Compliance is another area where signatures make it hard to gain a complete picture. You are left piecing together fragmented, stateless runtime data with static Kubernetes configurations and identity permissions, creating a lot of overhead with every audit. If you are being audited constantly, as is the case in many financial institutions, this burden is enough to take up multiple peoples’ weekly output. Based on customer interviews, each audit takes on average around 38 hours across multiple teams; RAD cuts this time in half by automating compliance reports that can be handed directly through to auditors. If each hour of time for a cloud security engineer costs $140, and you have 4 audits over a combined span of 20 weeks, you would be saving the equivalent of $200k in hours that could have been put to use detecting and responding to threats. In essence, you are getting ½ of a work week for one person for each week you are being audited, times the number of audits in a year.
Just as using signatures for detection and response in the cloud creates endless headaches for people and processes, behavioral detection and response creates desirable consequences for processes and people.
In the end, we can imagine a team that is finally able to take the time to adequately document, onboard new teammates, and turn the tribal knowledge of their environment into scalable detections, taking time away from signatures to do their part to ensure the SOC runs as smoothly as possible and the SIEM is giving the holistic picture of your risk posture.
In conclusion, the shift from signature-based detection to behavioral detection in cloud security isn't just a technical upgrade—it's a transformative change for security operations.
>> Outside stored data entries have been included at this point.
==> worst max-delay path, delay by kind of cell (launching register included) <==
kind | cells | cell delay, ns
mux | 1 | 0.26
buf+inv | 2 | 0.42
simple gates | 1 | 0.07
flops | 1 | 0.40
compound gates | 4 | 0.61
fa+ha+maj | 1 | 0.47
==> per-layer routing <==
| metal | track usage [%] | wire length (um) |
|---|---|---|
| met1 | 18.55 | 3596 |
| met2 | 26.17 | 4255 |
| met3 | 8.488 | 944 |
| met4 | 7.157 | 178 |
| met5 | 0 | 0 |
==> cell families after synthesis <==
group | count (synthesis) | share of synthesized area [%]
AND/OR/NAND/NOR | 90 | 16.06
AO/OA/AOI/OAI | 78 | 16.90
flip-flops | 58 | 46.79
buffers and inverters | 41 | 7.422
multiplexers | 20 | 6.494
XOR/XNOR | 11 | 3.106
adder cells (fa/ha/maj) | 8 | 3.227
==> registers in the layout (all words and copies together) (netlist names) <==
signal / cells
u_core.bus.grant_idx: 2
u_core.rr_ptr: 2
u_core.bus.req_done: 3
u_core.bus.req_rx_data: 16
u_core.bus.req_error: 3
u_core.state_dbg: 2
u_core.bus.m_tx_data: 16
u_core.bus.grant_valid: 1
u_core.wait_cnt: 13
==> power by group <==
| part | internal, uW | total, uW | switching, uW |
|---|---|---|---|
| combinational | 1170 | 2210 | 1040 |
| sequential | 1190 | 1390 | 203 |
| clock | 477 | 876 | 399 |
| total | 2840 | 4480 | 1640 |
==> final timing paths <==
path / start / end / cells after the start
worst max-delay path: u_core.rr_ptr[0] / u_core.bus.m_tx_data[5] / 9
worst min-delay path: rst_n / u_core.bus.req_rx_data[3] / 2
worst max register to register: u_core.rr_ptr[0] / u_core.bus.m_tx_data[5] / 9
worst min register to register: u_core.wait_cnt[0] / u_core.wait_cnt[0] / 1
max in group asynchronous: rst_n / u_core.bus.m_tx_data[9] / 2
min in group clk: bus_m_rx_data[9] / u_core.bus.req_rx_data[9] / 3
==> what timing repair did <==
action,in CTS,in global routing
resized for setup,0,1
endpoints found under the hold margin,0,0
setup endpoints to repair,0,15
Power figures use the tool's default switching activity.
===== src/rtl/rr_mux_pkg.sv =====
// Shared constants for the rr_mux_arb channel multiplexer.
package rr_mux_pkg;
  localparam logic MODE_FIXED = 1'b0;
  localparam logic MODE_RR    = 1'b1;
  localparam int   XFER_CNT_W = 16;
endpackage


===== src/rtl/rr_pick.sv =====
// Combinational rotating-priority picker: first set req at or after ptr, wrapping.
// Zero latency; no flow control of its own.
module rr_pick #(
  parameter int N_CH  = 8,
  parameter int SEL_W = $clog2(N_CH)
) (
  input  logic [N_CH-1:0]  req,
  input  logic [SEL_W-1:0] ptr,
  output logic             gnt_vld,
  output logic [SEL_W-1:0] gnt_idx
);

  always_comb begin
    int idx;
    idx     = 0;
    gnt_vld = 1'b0;
    gnt_idx = '0;
    for (int k = 0; k < N_CH; k++) begin
      idx = int'(ptr) + k;
      if (idx >= N_CH) idx = idx - N_CH;
      if (!gnt_vld && req[idx]) begin
        gnt_vld = 1'b1;
        gnt_idx = SEL_W'(idx);
      end
    end
  end

endmodule
<file path="src/rtl/comp_sched512.sv">
`default_nettype none
// ============================================================================
// Module      : comp_sched512
// Description : Feeds 512-bit column words to an external popcount compressor
//               and accumulates the delayed per-word counts into a frame sum.
// Revision    : 1.0 - initial release
// ============================================================================
module comp_sched512 #(
    parameter int COMP_LAT = 1,
    parameter int CNT_W    = 8
) (
    input  logic                clk,
    input  logic                reset,
    input  logic                start,
    input  logic [CNT_W-1:0]    num_words,
    input  logic                word_valid,
    output logic                word_ready,
    input  logic [511:0]        word_data,
    output logic [511:0]        comp_in,
    input  logic [9:0]          comp_out,
    output logic [CNT_W+9:0]    sum_out,
    output logic                busy,
    output logic                done
);

    localparam int c_ACC_W = CNT_W + 10;
    localparam logic [CNT_W-1:0] c_CNT_ONE = CNT_W'(1);

    localparam logic [1:0] c_ST_IDLE  = 2'd0;
    localparam logic [1:0] c_ST_FEED  = 2'd1;
    localparam logic [1:0] c_ST_DRAIN = 2'd2;
    localparam logic [1:0] c_ST_DONE  = 2'd3;

    logic [1:0]          r_state;
    logic [1:0]          w_state_next;
    logic [CNT_W-1:0]    r_remaining;
    logic [511:0]        r_comp_in;
    logic                r_in_valid;
    logic [COMP_LAT-1:0] r_tag;
    logic [c_ACC_W-1:0]  r_acc;
    logic [c_ACC_W-1:0]  r_sum;

    logic                w_accept;
    logic                w_start_go;
    logic [COMP_LAT:0]   w_chain;
    logic                w_pipe_empty_next;
    logic [c_ACC_W-1:0]  w_acc_add;
    logic [c_ACC_W-1:0]  w_acc_next;

    assign word_ready = (r_state == c_ST_FEED);
    assign busy       = (r_state == c_ST_FEED) || (r_state == c_ST_DRAIN);
    assign done       = (r_state == c_ST_DONE);
    assign comp_in    = r_comp_in;
    assign sum_out    = r_sum;

    assign w_accept   = word_valid & word_ready;
    assign w_start_go = (r_state == c_ST_IDLE) & start;

    // r_in_valid tags the word currently on comp_in; r_tag carries it until
    // its count appears on comp_out at the top stage.
    assign w_chain           = {r_tag, r_in_valid};
    assign w_pipe_empty_next = (w_chain[COMP_LAT-1:0] == '0);

    assign w_acc_add  = r_tag[COMP_LAT-1] ? {{CNT_W{1'b0}}, comp_out} : '0;
    assign w_acc_next = r_acc + w_acc_add;

    always_comb begin
        w_state_next = r_state;
        case (r_state)
            c_ST_IDLE: begin
                if (start) begin
                    w_state_next = (num_words != '0) ? c_ST_FEED : c_ST_DONE;
                end
            end
            c_ST_FEED: begin
                if (w_accept && (r_remaining == c_CNT_ONE)) begin
                    w_state_next = c_ST_DRAIN;
                end
            end
            c_ST_DRAIN: begin
                if (w_pipe_empty_next) begin
                    w_state_next = c_ST_DONE;
                end
            end
            c_ST_DONE: begin
                w_state_next = c_ST_IDLE;
            end
            default: begin
                w_state_next = c_ST_IDLE;
            end
        endcase
    end

    always_ff @(posedge clk) begin
        if (reset) begin
            r_state     <= c_ST_IDLE;
            r_remaining <= '0;
            r_comp_in   <= '0;
            r_in_valid  <= 1'b0;
            r_tag       <= '0;
            r_acc       <= '0;
            r_sum       <= '0;
        end else begin
            r_state    <= w_state_next;
            r_comp_in  <= w_accept ? word_data : '0;
            r_in_valid <= w_accept;
            r_tag      <= w_chain[COMP_LAT-1:0];

            if (w_start_go) begin
                r_remaining <= num_words;
                r_acc       <= '0;
                r_sum       <= '0;
            end else begin
                if (w_accept) begin
                    r_remaining <= r_remaining - c_CNT_ONE;
                end
                if (r_tag[COMP_LAT-1]) begin
                    r_acc <= w_acc_next;
                end
            end

            // The published sum only changes once the frame is complete.
            if ((r_state == c_ST_DRAIN) && (w_state_next == c_ST_DONE)) begin
                r_sum <= w_acc_next;
            end
        end
    end

endmodule
`default_nettype wire

</file>
<file path="config.mk">
export PLATFORM = sky130hd
export DESIGN_NAME = comp_sched512
export DESIGN_NICKNAME = d
export VERILOG_FILES = /design/src/rtl/comp_sched512.sv
export SDC_FILE = /design/constraint.sdc
export NUM_CORES = 1
export LEC_CHECK = 0
export BUFFER_PORTS_ARGS = -buffer_cell sky130_fd_sc_hd__buf_2
export CORE_AREA = 2 2 415 417
export DETAILED_ROUTE_END_ITERATION = 10
export DIE_AREA = 0 0 417 419
export MAX_ROUTING_LAYER = met4
export PLACE_DENSITY_LB_ADDON = 0.12
export SLEW_MARGIN = 20
export SYNTH_ARGS = -nofsm -noshare
export SYNTH_HDL_FRONTEND = slang
export SYNTH_SLANG_ARGS = --single-unit
</file>
<file path="constraint.sdc">
create_clock -name clk -period 4.25 [get_ports clk]
set_clock_uncertainty 0.05 [all_clocks]
set_input_delay 0.6375 -clock clk [delete_from_list [all_inputs] [get_ports clk]]
set_output_delay 0.6375 -clock clk [all_outputs]
set_load 0.01 [all_outputs]
</file>
==> results.md <==
- Outcome: complete, no violations
- Min-delay worst type: input pin to flip-flop
- Worst slew pin tran: 0.853 ns
- GR Layer Usage met3: 3.43%
- Clk Latency, worst-skew pair: 0.67 ns
- Final Hold Vio Count: 0
- GPL Wtd Cong: 0.832
- Power Density: 494 nW/um2
- CTS tree: done
- First-pass DRT Iterations: 4
- Post-synth EDFFs: 0
- DR iter-0 viols: 491
- WP data required: 4.79 ns
- Setup TNS: 0 ns
- Synthesized cell area: 16400 um2
- Vias in the first global route: 15058
- Synth Warn #: 0
- Final #Nets: 3219
- H-tree depth: 3
- Tot GR Track Use: 11.4%
- Mapped Avg Cell Area: 11.7 um2
- Average vias per placed instance: around 2.9
- WHS: 0.0995 ns
- Chip width: 417 um
- Worst path bufs/invs: 1
- Setup bufs post-CTS: 0
- Initial Util: 9.61%
- Area grow syn2layout: 75.7%
- Largest net degree at the start of global routing: 105
- Clock slew at reported path FFs: 0.06 ns
- Post-synth ARST share: 0%
- Multi-input combinational cell area: 4880 um2
- Cells after Synth: between 1000 and 1500
- Worst setup SP type: flip-flop
- Final Cycle Share: between 60 and 70%
- CP max-delay cell: dfxtp_1
- Largest delay contributor family on the critical path: compound AO/OA/AOI/OAI gates
- Slew Limit Fails: 0
- Post-Route WL: 99900 um
- Fraction of layout cells with a size suffix above 1: 44.9%
- Crit path DAT: 3.44 ns
- Crit-path cells: and2_1 > ha_1 > inv_1 > fa_1 > nor2b_1 > o31a_1 > o21ai_1 > a21oi_1 > nor4b_1 > a311o_1
- CP endpoint kind: flip-flop
- Total gr overflow: 0
- Most frequent cells in the layout: buf_2, dfxtp_1, and2_1, dlygate4sd3_1, clkbuf_16
- Routed wire length per instance: 20.0 um
- Top Usage Layer GRT: met2
- Endpoints failing setup: 0
- Max Cap Violations: 0
- Post-route ant nets: 0
- Post-DP HPWL: 82200 um
- Clock sink count: 560
- P_leak: ~0.014 uW
- Grt met1 use: 12.7%
- DRC errors left: 0
- Row cnt: 152
- Fill cells: 19324
- Synth Net Count: 1954
- RSZ-0062 raised after global routing: false
- CP max FO: 18
- Die ar.: 175000 um2
- Maximum VDD drop: 0.244 mV
- Worst relative slew slack: 43.0%
- # IOs: 1067
- Main synth FF type: dfxtp_1
- Seq cells post-synth: 560
- Most common cell after layout, fill and taps aside: buf_2
- DIE HEIGHT: 419 um
- Clock buffer depth: 3
- M2 GR Usage: roughly a fifth
- Delay of the slowest critical-path stage: 0.67 ns
- I/O Buffers: around 1100
- CTS root buf: clkbuf_16
- Via total after detailed routing: roughly 14000
- First-pass GRT wire length: ~130000 um
- F_max: 345 MHz
- TritonCTS Buffers: 77
- CP Class: flip-flop to flip-flop
- Core ar.: 171000 um2
- Initial antenna violation count: 41
- Register Area: 11200 um2
- Seq/Total Area, Yosys: just under 70%
- Cell variety after synth: 49
- Final Critical Period: roughly 2.9 ns
-- metal layers --
layer / routed length (um) / part of all wire [%] / vias up
met1: 39700 / 40 / 6647
li1: - / - / 7008
met5: 0 / 0 / -
met2: 50600 / 51 / 475
met3: 6730 / 6.7 / 123
met4: 2870 / 2.9 / 0
-- cell families after synthesis --
kind of cell,synth area share [%]
buf+inv,1.92
simple gates,23.2
mux,0.305
xor+xnor,1.34
flops,68.4
fa+ha+maj,1.42
compound gates,3.43
-- layout make-up --
class	instances	area share, %
Clock inverter	29	1.20
Sequential cell	560	38.9
Antenna cell	38	0.330
Tap cell	2233	9.70
Clock buffer	106	7.69
Inverter	12	0.156
Multi-Input combinational cell	760	16.9
Timing Repair Buffer	1256	25.1
-- Yosys cell counts, types with 6 or more instances --
library cell	number	share of area (%)
ha_1	17	1.3
nor2_1	31	0.71
nand2_1	29	0.66
xnor2_1	15	0.80
nand3_1	17	0.52
o21ai_0	7	0.21
xor2_1	10	0.53
dfxtp_1	560	68
a21oi_1	18	0.55
nand4_1	6	0.23
inv_1	12	0.27
a211oi_1	11	0.50
and2_1	524	20
o21ai_1	11	0.34
clkbuf_1	63	1.4
-- where the power goes --
part | switching (uW) | leakage, uW | internal (uW)
Combinational | 1100 | 0.00795 | 797
Clock | 2750 | 0.00126 | 3860
Sequential | 119 | 0.00453 | 5590
Total | 3980 | 0.0137 | 10300
-- path summary, 6_finish.rpt --
check            startpoint            to  slack [ns]  cells after the start
max                   r_tag      r_acc[8]        1.35                     10
max reg2reg           r_tag      r_acc[8]        1.35                     10
min          word_data[473]  comp_in[473]         0.1                      2
min reg2reg      sum_out[8]    sum_out[8]        0.40                      2
-- worst reg2reg max path, stage by stage (launching register included) --
cell and delay, ns:
dfxtp_1 0.67, and2_1 0.22, ha_1 0.16, inv_1 0.06, fa_1 0.40, nor2b_1 0.17
o31a_1 0.24, o21ai_1 0.12, a21oi_1 0.30, nor4b_1 0.31, a311o_1 0.16
-- metrics by stage --
step                cells  total power [uW]  util, %  setup WS [ns]  cell area [um2]
floorplan            1402              6570        -           1.67            16400
global placement     4649              7690     14.3           1.00            24400
detailed placement   4649              7670     14.3           1.03            24400
CTS                  4956             14700     16.8           1.30            28700
global route         4981             15000     16.9           1.09            28800
finish               4994             14200     16.9           1.35            28800
-- flip-flops by register name, indices dropped and copies added (netlist names) --
register / flops
r_acc: 18
r_tag: 1
r_in_valid: 1
sum_out: 18
r_remaining: 8
r_state: 2
comp_in: 512
-- repair_timing --
action,in CTS,in global routing
hold buffers,172,0
gates resized for setup,0,0
hold endpoints to repair,172,0
Note: power is estimated with default switching activity, not from simulation.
By eliminating the time-consuming tasks associated with signatures, like constant tuning and updates, teams can focus on higher-value activities that truly enhance security posture. RAD's automated, behavioral detection approach not only reduces the mean time to identify and respond to threats but also empowers teams to work more effectively across detection engineering, threat hunting, and incident response. The result is not only a more secure environment but also a more efficient and cohesive team, leading to significant cost savings and a better overall ROI in cloud security.